From an optimization exercise on the open Yosys and OpenROAD flow, aimed at small area; shortcuts taken in it are not production practice.
The RTL was checked by simulation tests, not by an equivalence proof against the original design.
Power and IR drop assume default switching activity.

==> run a <==
==> flow/design.v (excerpt) <==
module regfile_sb
#(
    parameter int ADDRESS_WIDTH = regfile_pkg::DEFAULT_ADDRESS_WIDTH,
    parameter int DATA_WIDTH    = regfile_pkg::DEFAULT_DATA_WIDTH,
    parameter int NUM_READ      = 2,
    parameter int DBG_REG       = regfile_pkg::REG_A0
) (
    input  logic                               clk,
    input  logic                               rst,
    input  logic [NUM_READ*ADDRESS_WIDTH-1:0]  ad_rd,
    output logic [NUM_READ*DATA_WIDTH-1:0]     rd_data,
    output logic [NUM_READ-1:0]                rd_busy,
    input  logic                               we3,
    input  logic [ADDRESS_WIDTH-1:0]           ad3,
    input  logic [DATA_WIDTH-1:0]              wd3,
    input  logic                               iss_valid,
    input  logic [ADDRESS_WIDTH-1:0]           iss_rd,
    output logic                               iss_ready,
    output logic [DATA_WIDTH-1:0]              a0
);
==> module regfile_rdsel, before the edit <==
module regfile_rdsel
#(
    parameter int ADDRESS_WIDTH = regfile_pkg::DEFAULT_ADDRESS_WIDTH
) (
    input  logic [ADDRESS_WIDTH-1:0]    addr,
    input  logic [2**ADDRESS_WIDTH-1:1] written,
    input  logic [2**ADDRESS_WIDTH-1:1] pending,
    output logic [2**ADDRESS_WIDTH-1:1] sel,
    output logic                        busy
);
    logic [2**ADDRESS_WIDTH-1:1] dec;
    regfile_dec1 #(
        .ADDRESS_WIDTH (ADDRESS_WIDTH)
    ) u_dec (
        .addr (addr),
        .dec  (dec)
    );
    for (genvar r = 1; r < 2**ADDRESS_WIDTH; r++) begin : g_sel
        regfile_and2 u_sel (
            .a (dec[r]),
            .b (written[r]),
            .y (sel[r])
        );
    end
    regfile_aor31 u_busy (
        .s (dec),
        .d (pending),
        .y (busy)
    );
endmodule
Settings: LEC_CHECK=0, CAP_MARGIN=20, CORE_MARGIN=2, CORE_UTILIZATION=55, PLACE_DENSITY=0.65, SLEW_MARGIN=20, SYNTH_HIERARCHICAL=1; clock period 7.0 ns.
standard.sh (not shown) runs the stock make flow with config.mk's settings and CLKGATE_MAP_FILE= SYNTH_SCRIPT=/design/flow/synth_recipe.tcl, a recipe that flattens the netlist after the stock synthesis.
==> flow/flow/run.sh <==
#!/bin/bash
# The standard layout (standard.sh) with two changes: the port buffers
# are the smallest buffer cell, and clock tree synthesis inserts no dummy
# balancing loads. The tool output goes to standard.log in this folder
# (ORFS also keeps its per-step logs under orfs/logs).
set -e
export BUFFER_PORTS_ARGS="-buffer_cell sky130_fd_sc_hd__buf_1"
export CTS_ARGS="-sink_clustering_enable -repair_clock_nets -sink_clustering_size 25 -sink_clustering_max_diameter 80 -dont_use_dummy_load"
bash standard.sh > standard.log 2>&1
==> inputs of run b, as changes to run a <==
--- a/flow/design.v
+++ b/flow/design.v
@@ -193,24 +193,89 @@
     output logic                        busy
 );
-    logic [2**ADDRESS_WIDTH-1:1] dec;
-    regfile_dec1 #(
+    localparam int NLO = 4;
+    localparam int NHI = 2**ADDRESS_WIDTH / NLO;
+    logic [NLO-1:0] lo;
+    logic [NHI-1:0] hi;
+    logic [NHI-1:0] grp;
+    regfile_predec #(
         .ADDRESS_WIDTH (ADDRESS_WIDTH)
-    ) u_dec (
+    ) u_pre (
         .addr (addr),
-        .dec  (dec)
+        .lo   (lo),
+        .hi   (hi)
     );
     for (genvar r = 1; r < 2**ADDRESS_WIDTH; r++) begin : g_sel
-        regfile_and2 u_sel (
-            .a (dec[r]),
-            .b (written[r]),
+        regfile_and3 u_sel (
+            .a (lo[r%NLO]),
+            .b (hi[r/NLO]),
+            .c (written[r]),
             .y (sel[r])
         );
     end
-    regfile_aor31 u_busy (
-        .s (dec),
-        .d (pending),
+    regfile_aor3 u_g0 (
+        .s1 (lo[1]), .d1 (pending[1]),
+        .s2 (lo[2]), .d2 (pending[2]),
+        .s3 (lo[3]), .d3 (pending[3]),
+        .y  (grp[0])
+    );
+    for (genvar h = 1; h < NHI; h++) begin : g_grp
+        regfile_aor4 u_g (
+            .s1 (lo[0]), .d1 (pending[NLO*h+0]),
+            .s2 (lo[1]), .d2 (pending[NLO*h+1]),
+            .s3 (lo[2]), .d3 (pending[NLO*h+2]),
+            .s4 (lo[3]), .d4 (pending[NLO*h+3]),
+            .y  (grp[h])
+        );
+    end
+    regfile_aor8 u_busy (
+        .s (hi),
+        .d (grp),
         .y (busy)
     );
 endmodule
+module regfile_predec
+#(
+    parameter int ADDRESS_WIDTH = regfile_pkg::DEFAULT_ADDRESS_WIDTH
+) (
+    input  logic [ADDRESS_WIDTH-1:0]        addr,
+    output logic [3:0]                      lo,
+    output logic [2**(ADDRESS_WIDTH-2)-1:0] hi
+);
+    for (genvar j = 0; j < 4; j++) begin : g_lo
+        assign lo[j] = (addr[1:0] == 2'(j));
+    end
+    for (genvar h = 0; h < 2**(ADDRESS_WIDTH-2); h++) begin : g_hi
+        assign hi[h] = (addr[ADDRESS_WIDTH-1:2] == (ADDRESS_WIDTH-2)'(h));
+    end
+endmodule
+module regfile_aor3 (
+    input  logic s1, d1, s2, d2, s3, d3,
+    output logic y
+);
+    logic n;
+    regfile_aoi222 u_a (.a1 (s1), .b1 (d1), .a2 (s2), .b2 (d2), .a3 (s3), .b3 (d3), .y (n));
+    regfile_inv    u_y (.a (n), .y (y));
+endmodule
+module regfile_aor4 (
+    input  logic s1, d1, s2, d2, s3, d3, s4, d4,
+    output logic y
+);
+    logic [1:0] n;
+    regfile_aoi222 u_a0 (.a1 (s1), .b1 (d1), .a2 (s2), .b2 (d2), .a3 (s3), .b3 (d3), .y (n[0]));
+    regfile_nand2  u_a1 (.a (s4), .b (d4), .y (n[1]));
+    regfile_nand2  u_y  (.a (n[0]), .b (n[1]), .y (y));
+endmodule
+module regfile_aor8 (
+    input  logic [7:0] s,
+    input  logic [7:0] d,
+    output logic       y
+);
+    logic [3:0] n;
+    regfile_aoi222 u_a0 (.a1 (s[0]), .b1 (d[0]), .a2 (s[1]), .b2 (d[1]), .a3 (s[2]), .b3 (d[2]), .y (n[0]));
+    regfile_aoi222 u_a1 (.a1 (s[3]), .b1 (d[3]), .a2 (s[4]), .b2 (d[4]), .a3 (s[5]), .b3 (d[5]), .y (n[1]));
+    regfile_nand2  u_a2 (.a (s[6]), .b (d[6]), .y (n[2]));
+    regfile_nand2  u_a3 (.a (s[7]), .b (d[7]), .y (n[3]));
+    regfile_nand4  u_y  (.a (n[0]), .b (n[1]), .c (n[2]), .d (n[3]), .y (y));
+endmodule
 module regfile_aor31 (
     input  logic [31:1] s,
@@ -282,2 +347,14 @@
     assign y = a & b;
 endmodule
+module regfile_and3 (
+    input  logic a, b, c,
+    output logic y
+);
+    assign y = a & b & c;
+endmodule
+module regfile_inv (
+    input  logic a,
+    output logic y
+);
+    assign y = ~a;
+endmodule
==> flow/flow/run.sh (replaced) <==
#!/bin/bash
# The standard layout (standard.sh) with three changes: the port buffers
# are the smallest buffer cell, clock tree synthesis inserts no dummy
# balancing loads, and after global routing the non-critical gates are
# downsized (ORFS's RECOVER_POWER step). The tool output goes to
# standard.log in this folder (ORFS also keeps its per-step logs under
# orfs/logs).
set -e
export BUFFER_PORTS_ARGS="-buffer_cell sky130_fd_sc_hd__buf_1"
export CTS_ARGS="-sink_clustering_enable -repair_clock_nets -sink_clustering_size 25 -sink_clustering_max_diameter 80 -dont_use_dummy_load"
export RECOVER_POWER=100
bash standard.sh > standard.log 2>&1
Settings changed: CELL_PAD_IN_SITES_DETAIL_PLACEMENT set to 1, CELL_PAD_IN_SITES_GLOBAL_PLACEMENT set to 1, CORE_UTILIZATION 55 to 50, PLACE_DENSITY 0.65 to 0.7.
==> inputs of run c, as changes to run a <==
--- a/flow/design.v
+++ b/flow/design.v
@@ -193,24 +193,89 @@
     output logic                        busy
 );
-    logic [2**ADDRESS_WIDTH-1:1] dec;
-    regfile_dec1 #(
+    localparam int NLO = 4;
+    localparam int NHI = 2**ADDRESS_WIDTH / NLO;
+    logic [NLO-1:0] lo;
+    logic [NHI-1:0] hi;
+    logic [NHI-1:0] grp;
+    regfile_predec #(
         .ADDRESS_WIDTH (ADDRESS_WIDTH)
-    ) u_dec (
+    ) u_pre (
         .addr (addr),
-        .dec  (dec)
+        .lo   (lo),
+        .hi   (hi)
     );
     for (genvar r = 1; r < 2**ADDRESS_WIDTH; r++) begin : g_sel
-        regfile_and2 u_sel (
-            .a (dec[r]),
-            .b (written[r]),
+        regfile_and3 u_sel (
+            .a (lo[r%NLO]),
+            .b (hi[r/NLO]),
+            .c (written[r]),
             .y (sel[r])
         );
     end
-    regfile_aor31 u_busy (
-        .s (dec),
-        .d (pending),
+    regfile_aor3 u_g0 (
+        .s1 (lo[1]), .d1 (pending[1]),
+        .s2 (lo[2]), .d2 (pending[2]),
+        .s3 (lo[3]), .d3 (pending[3]),
+        .y  (grp[0])
+    );
+    for (genvar h = 1; h < NHI; h++) begin : g_grp
+        regfile_aor4 u_g (
+            .s1 (lo[0]), .d1 (pending[NLO*h+0]),
+            .s2 (lo[1]), .d2 (pending[NLO*h+1]),
+            .s3 (lo[2]), .d3 (pending[NLO*h+2]),
+            .s4 (lo[3]), .d4 (pending[NLO*h+3]),
+            .y  (grp[h])
+        );
+    end
+    regfile_aor8 u_busy (
+        .s (hi),
+        .d (grp),
         .y (busy)
     );
 endmodule
+module regfile_predec
+#(
+    parameter int ADDRESS_WIDTH = regfile_pkg::DEFAULT_ADDRESS_WIDTH
+) (
+    input  logic [ADDRESS_WIDTH-1:0]        addr,
+    output logic [3:0]                      lo,
+    output logic [2**(ADDRESS_WIDTH-2)-1:0] hi
+);
+    for (genvar j = 0; j < 4; j++) begin : g_lo
+        assign lo[j] = (addr[1:0] == 2'(j));
+    end
+    for (genvar h = 0; h < 2**(ADDRESS_WIDTH-2); h++) begin : g_hi
+        assign hi[h] = (addr[ADDRESS_WIDTH-1:2] == (ADDRESS_WIDTH-2)'(h));
+    end
+endmodule
+module regfile_aor3 (
+    input  logic s1, d1, s2, d2, s3, d3,
+    output logic y
+);
+    logic n;
+    regfile_aoi222 u_a (.a1 (s1), .b1 (d1), .a2 (s2), .b2 (d2), .a3 (s3), .b3 (d3), .y (n));
+    regfile_inv    u_y (.a (n), .y (y));
+endmodule
+module regfile_aor4 (
+    input  logic s1, d1, s2, d2, s3, d3, s4, d4,
+    output logic y
+);
+    logic [1:0] n;
+    regfile_aoi222 u_a0 (.a1 (s1), .b1 (d1), .a2 (s2), .b2 (d2), .a3 (s3), .b3 (d3), .y (n[0]));
+    regfile_nand2  u_a1 (.a (s4), .b (d4), .y (n[1]));
+    regfile_nand2  u_y  (.a (n[0]), .b (n[1]), .y (y));
+endmodule
+module regfile_aor8 (
+    input  logic [7:0] s,
+    input  logic [7:0] d,
+    output logic       y
+);
+    logic [3:0] n;
+    regfile_aoi222 u_a0 (.a1 (s[0]), .b1 (d[0]), .a2 (s[1]), .b2 (d[1]), .a3 (s[2]), .b3 (d[2]), .y (n[0]));
+    regfile_aoi222 u_a1 (.a1 (s[3]), .b1 (d[3]), .a2 (s[4]), .b2 (d[4]), .a3 (s[5]), .b3 (d[5]), .y (n[1]));
+    regfile_nand2  u_a2 (.a (s[6]), .b (d[6]), .y (n[2]));
+    regfile_nand2  u_a3 (.a (s[7]), .b (d[7]), .y (n[3]));
+    regfile_nand4  u_y  (.a (n[0]), .b (n[1]), .c (n[2]), .d (n[3]), .y (y));
+endmodule
 module regfile_aor31 (
     input  logic [31:1] s,
@@ -282,2 +347,14 @@
     assign y = a & b;
 endmodule
+module regfile_and3 (
+    input  logic a, b, c,
+    output logic y
+);
+    assign y = a & b & c;
+endmodule
+module regfile_inv (
+    input  logic a,
+    output logic y
+);
+    assign y = ~a;
+endmodule
Settings changed: CELL_PAD_IN_SITES_DETAIL_PLACEMENT set to 1, CELL_PAD_IN_SITES_GLOBAL_PLACEMENT set to 1, CORE_UTILIZATION 55 to 50, PLACE_DENSITY 0.65 to 0.7.
==> comparison table <==
quantity	run a	run b	run c
Result of the run	finished clean	finished with violations	finished clean
Violated checks	-	max-capacitance violations, max-slew violations	-
Filler Cells Inserted	5981	8356	8313
Final worst clock skew	46.6 ps	2.24 ps	8.20 ps
Clock slew at reported path FFs	50 ps	80 ps	80 ps
Die boundary width	277 um	290 um	290 um
Non-filler instance count after layout	4771	4801	4800
Transition at the pin with the smallest max-transition slack	1240 ps	3410 ps	1340 ps
Final HPWL DP	110000 um	121000 um	121000 um
Delay contributed by the slowest stage of the critical path	660 ps	820 ps	810 ps
Non-clock buffer share	0.0459	0.0337	0.0391
Sequential portion of the cell area	0.469	0.475	0.471
GR met1 Demand/Resource	0.586	0.601	0.601
Worst hold margin	467 ps	485 ps	487 ps
Highest Clock Rate	175 MHz	150 MHz	159 MHz
Net switching fraction of the power	0.287	0.295	0.296
Layout clock buffers	50	52	52

==> separate check: timing with driven ports <==
The results above use ideal ports. As a check the final layouts listed here were re-extracted and re-timed, cells and wires unchanged.
Step 1 assumes that a clkbuf_16 drives the clock port and a buf_2 every other input.
Step 2 also shifts input and output timing later by t, the mid clock arrival at the registers, as if the neighbouring blocks saw the same clock.
Three values: ideal ports, drivers, drivers and shift; two values: the first two.
| run | t (ns) | slack for setup (ns) | latest minus earliest clock arrival (ns) | slew at the worst register clock pin (ns) | cell pins on the clock port's net |
|---|---|---|---|---|---|
| run a | 0.698 | 1.302 / 1.279 / 1.279 | 0.067 / 0.067 | 0.10 / 0.10 | 1 |
| run b | 0.733 | 0.339 / 0.312 / 0.312 | 0.046 / 0.046 | 0.11 / 0.11 | 1 |
| run c | 0.734 | 0.695 / 0.668 / 0.668 | 0.037 / 0.037 | 0.11 / 0.11 | 1 |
----------
▸ Work task: Copy back the listing above exactly, but only from the line with "Delay contributed by" through the line with "separate check: timing", both ends included.

▸ Response box:
Delay contributed by the slowest stage of the critical path	660 ps	820 ps	810 ps
Non-clock buffer share	0.0459	0.0337	0.0391
Sequential portion of the cell area	0.469	0.475	0.471
GR met1 Demand/Resource	0.586	0.601	0.601
Worst hold margin	467 ps	485 ps	487 ps
Highest Clock Rate	175 MHz	150 MHz	159 MHz
Net switching fraction of the power	0.287	0.295	0.296
Layout clock buffers	50	52	52

==> separate check: timing with driven ports <==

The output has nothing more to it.